Sergio Martínez Luna es consciente del riesgo de
esencialismo al plantear al comienzo “en sentido fuerte la pregunta acerca de
qué es una imagen” (28) pero acaba esbozando una muy interesante “teoría
crítica” (230) llena de matizaciones. Estas vienen propiciadas por
el giro que observa de lo representativo a lo performativo (15) con la digitalización analizando minuciosamente en el libro sus consecuencias. Las imágenes digitales
“constituyen” (51)la realidad con lo que se borra la frontera entre
representación y realidad; no permiten identificar lo material con lo físico
como se daba a entender cuando se insistía en la desmaterialización de las mismas;
se diluye la diferencia entre imagen fija y en movimiento como ocurre en el
cine posnarrativo (21) que tan bien ha analizado
Horacio Muñoz Fernández; nos reafirman en que “la experiencia de la imagen es
corporal” (196), háptica.
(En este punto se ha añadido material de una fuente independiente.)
==> run Z <==
==> flow/design.v (excerpt) <==
module Temple #(
    parameter ADDR_WIDTH = 16,
    parameter DATA_WIDTH = 16
) (
    input                   clk,
    rst,
    output [ADDR_WIDTH-1:0] addr,
    input  [          15:0] rd_data,
    output [          15:0] wr_data,
    output                  en
);
Settings: LEC_CHECK=0, CAP_MARGIN=20, CORE_MARGIN=2, CORE_UTILIZATION=63, SLEW_MARGIN=20; clock period 3.2 ns.
run.sh (not shown) runs the stock make flow with config.mk's settings and CLKGATE_MAP_FILE=.
==> run D (differences from run Z) <==
Settings changed: CAP_MARGIN 20 to 5, CORE_UTILIZATION 63 to 70, CTS_CLUSTER_SIZE set to 15, SETUP_SLACK_MARGIN set to 0.4.
==> flow/constraint.sdc (replaced) <==
create_clock -name core_clock -period 3.08 [get_ports {clk}]
set_input_delay 0.6160 -clock core_clock [delete_from_list [all_inputs] [get_ports {clk}]]
set_output_delay 0.6160 -clock core_clock [all_outputs]
set_load 0.01 [all_outputs]
==> comparison table <==
	run D	run Z
CTS H-tree lvls	2	2
Outcome	stopped before the end	timing/DRC/antenna clean
Failing step	global routing	-
Chip area	0.03586 mm²	0.03975 mm²
Area of the core region	0.03370 mm²	0.03767 mm²
Total cell area reported by yosys after synthesis	0.02405 mm²	0.02405 mm²
Setup slack at placement	-0.5242 ns	-0.3024 ns
Number of buffers inserted during clock tree synthesis	52	54
Count of buffers inserted at the top-level ports	49	49
Count of buffers added by post-CTS timing repair for setup	38	0
Post-CTS Hold Fix Bufs	0	1
Post-Synthesis Net Count	1557	1557
GP Congestion	1.012	0.9340
Chip height	189.4 µm	199.4 µm
Total standard cell area after synthesis	0.02405 mm²	0.02405 mm²
Area of placed instances	0.02691 mm²	0.02681 mm²
Cts repair resizes	161	35
Core utilization before placement	71.37%	63.85%
Die Width	189.4 µm	199.4 µm
# IOs	51	51
Total clock sinks	560	560
Placed Instances	2132	2175
Detailed-placement wirelength estimate	47620 µm	44000 µm
Number of standard-cell rows in the floorplan	67	71
Maximum clock insertion buffer count	3	3


==> amber: inputs <==
==> flow/design.v <==
`timescale 1ns / 1ns
`timescale 1ns / 1ns
module alu #(
    parameter DATA_WIDTH = 16
) (
    input [DATA_WIDTH-1:0] data_in1,
    data_in2,
    input [1:0] op,
    output reg [DATA_WIDTH-1:0] data_out,
    output [2:0] flag
);
  reg carry;
  wire zero, neg;
  wire [16:0] data_in1_add, data_in2_add;
  assign data_in1_add = data_in1;
  assign data_in2_add = data_in2;
  always @(*) begin
    case (op)
      2'b00: {carry, data_out} = {1'b0, ~(data_in1 | data_in2)};
      2'b01: {carry, data_out} = data_in1_add + data_in2_add;
      2'b10: {carry, data_out} = {1'b0, data_in1};
      2'b11: {carry, data_out} = {1'b0, (data_in2 >> 1)};
    endcase
  end
  assign zero = ~(|data_out);
  assign neg  = data_out[DATA_WIDTH-1];
  assign flag = {zero, neg, carry};
endmodule
`timescale 1ns / 1ns
module register #(
    parameter N = 16
) (
    input clk,
    rst,
    en,
    input [N-1:0] data_in,
    output reg [N-1:0] data_out
);
  always @(posedge clk, negedge rst) begin
    if (!rst) begin
      data_out <= 0;
    end else begin
      if (en) begin
        data_out <= data_in;
      end
    end
  end
endmodule
`timescale 1ns / 1ns
module registerfile #(
    parameter N = 16,
    M = 5
) (
    input clk,
    en,
    input [N-1:0] wr_data,
    input [M-1:0] addr,
    output [N-1:0] rd_data
);
  reg [N-1:0] mem[(2**M)-1:0];
  assign rd_data = (addr == 29) ? 0 : ( (addr == 30) ? 16'h1 : ( (addr == 31) ? 16'hffff : mem[addr]));
  always @(posedge clk) begin
    if (en) begin
      mem[addr] <= wr_data;
    end
  end
endmodule
`timescale 1ns / 1ns
 `timescale 1ns / 1ns
module state (
    input            clk,
    rst,
    input      [2:0] op,
    output reg [3:0] state,
    input      [2:0] flag
);
  reg [3:0] nextstate;
  reg       br;
  always @(*) begin
    case (state)
      4'b0000: begin
        if (op == 3'b000) begin
          nextstate = 4'b0001;
        end else if (op == 3'b001) begin
          nextstate = 4'b0010;
        end else if (op == 3'b010) begin
          nextstate = 4'b0011;
        end else if (op == 3'b011) begin
          nextstate = 4'b1010;
        end else if (op == 3'b100) begin
          nextstate = 4'b0100;
        end else if (op == 3'b101) begin
          nextstate = 4'b0101;
        end else if (op == 3'b110) begin
          nextstate = 4'b1000;
        end else nextstate = 4'b0111;
      end
      4'b0001: begin
        nextstate = 4'b1010;
      end
      4'b0010: nextstate = 4'b1010;
      4'b0011: nextstate = 4'b1010;
      4'b0100: nextstate = 4'b1010;
      4'b0101: nextstate = 4'b0110;
      4'b0110: nextstate = 4'b1010;
      4'b0111: nextstate = 4'b1010;
      4'b1000:
      if (br) nextstate = 4'b1001;
      else nextstate = 4'b1010;
      4'b1001: nextstate = 4'b0000;
      4'b1010: nextstate = 4'b0000;
      default: nextstate = 4'b0000;
    endcase   
  end
  always @(posedge clk, negedge rst) begin
    if (!rst) begin
      state <= 4'b0000;
    end else begin
      state <= nextstate;
    end
  end
  always @(*) begin
    case (op)
      3'h0: br = 0;
      3'h1: br = flag[0];
      3'h2: br = flag[1];
      3'h3: br = flag[1] | flag[0];
      3'h4: br = flag[2];
      3'h5: br = flag[2] | flag[0];
      3'h6: br = flag[2] | flag[1];
      3'h7: br = 1;
      default: br = 0;
    endcase   
  end   
endmodule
Este libro es muy consciente de la dificultad, por su
complejidad, de elaborar una estética de los imaginarios vigentes en la siempre
época de las nuevas tecnologías. Y es de obligada lectura para quien quiera
conocer los entresijos de esa transición en la que estamos. Su propia forma estilística,
escasa de punto y parte y llena de punto seguido, es un reflejo de ello.
Vuelvo al comienzo de estas entradas para pensar esa
transición en un diálogo entre dos comienzos de siglo: ya no se trata, como la
generación del 14, de preguntarse solo con conceptos por nuestro
ser-en-el-mundo sino de pensar nuestro estar en el mundo en imágenes. Las imágenes, en su pluralidad, son nuestra
forma de estar en el mundo. Ese pensar es una experiencia poliestética ya que
no existen imágenes visuales sino corporales y es un error que se arrastra
identificar lo icónico con lo visual, perdiendo, perdiéndonos en las otras
imágenes, sin saberlo, sin “gustarlas” (sapere).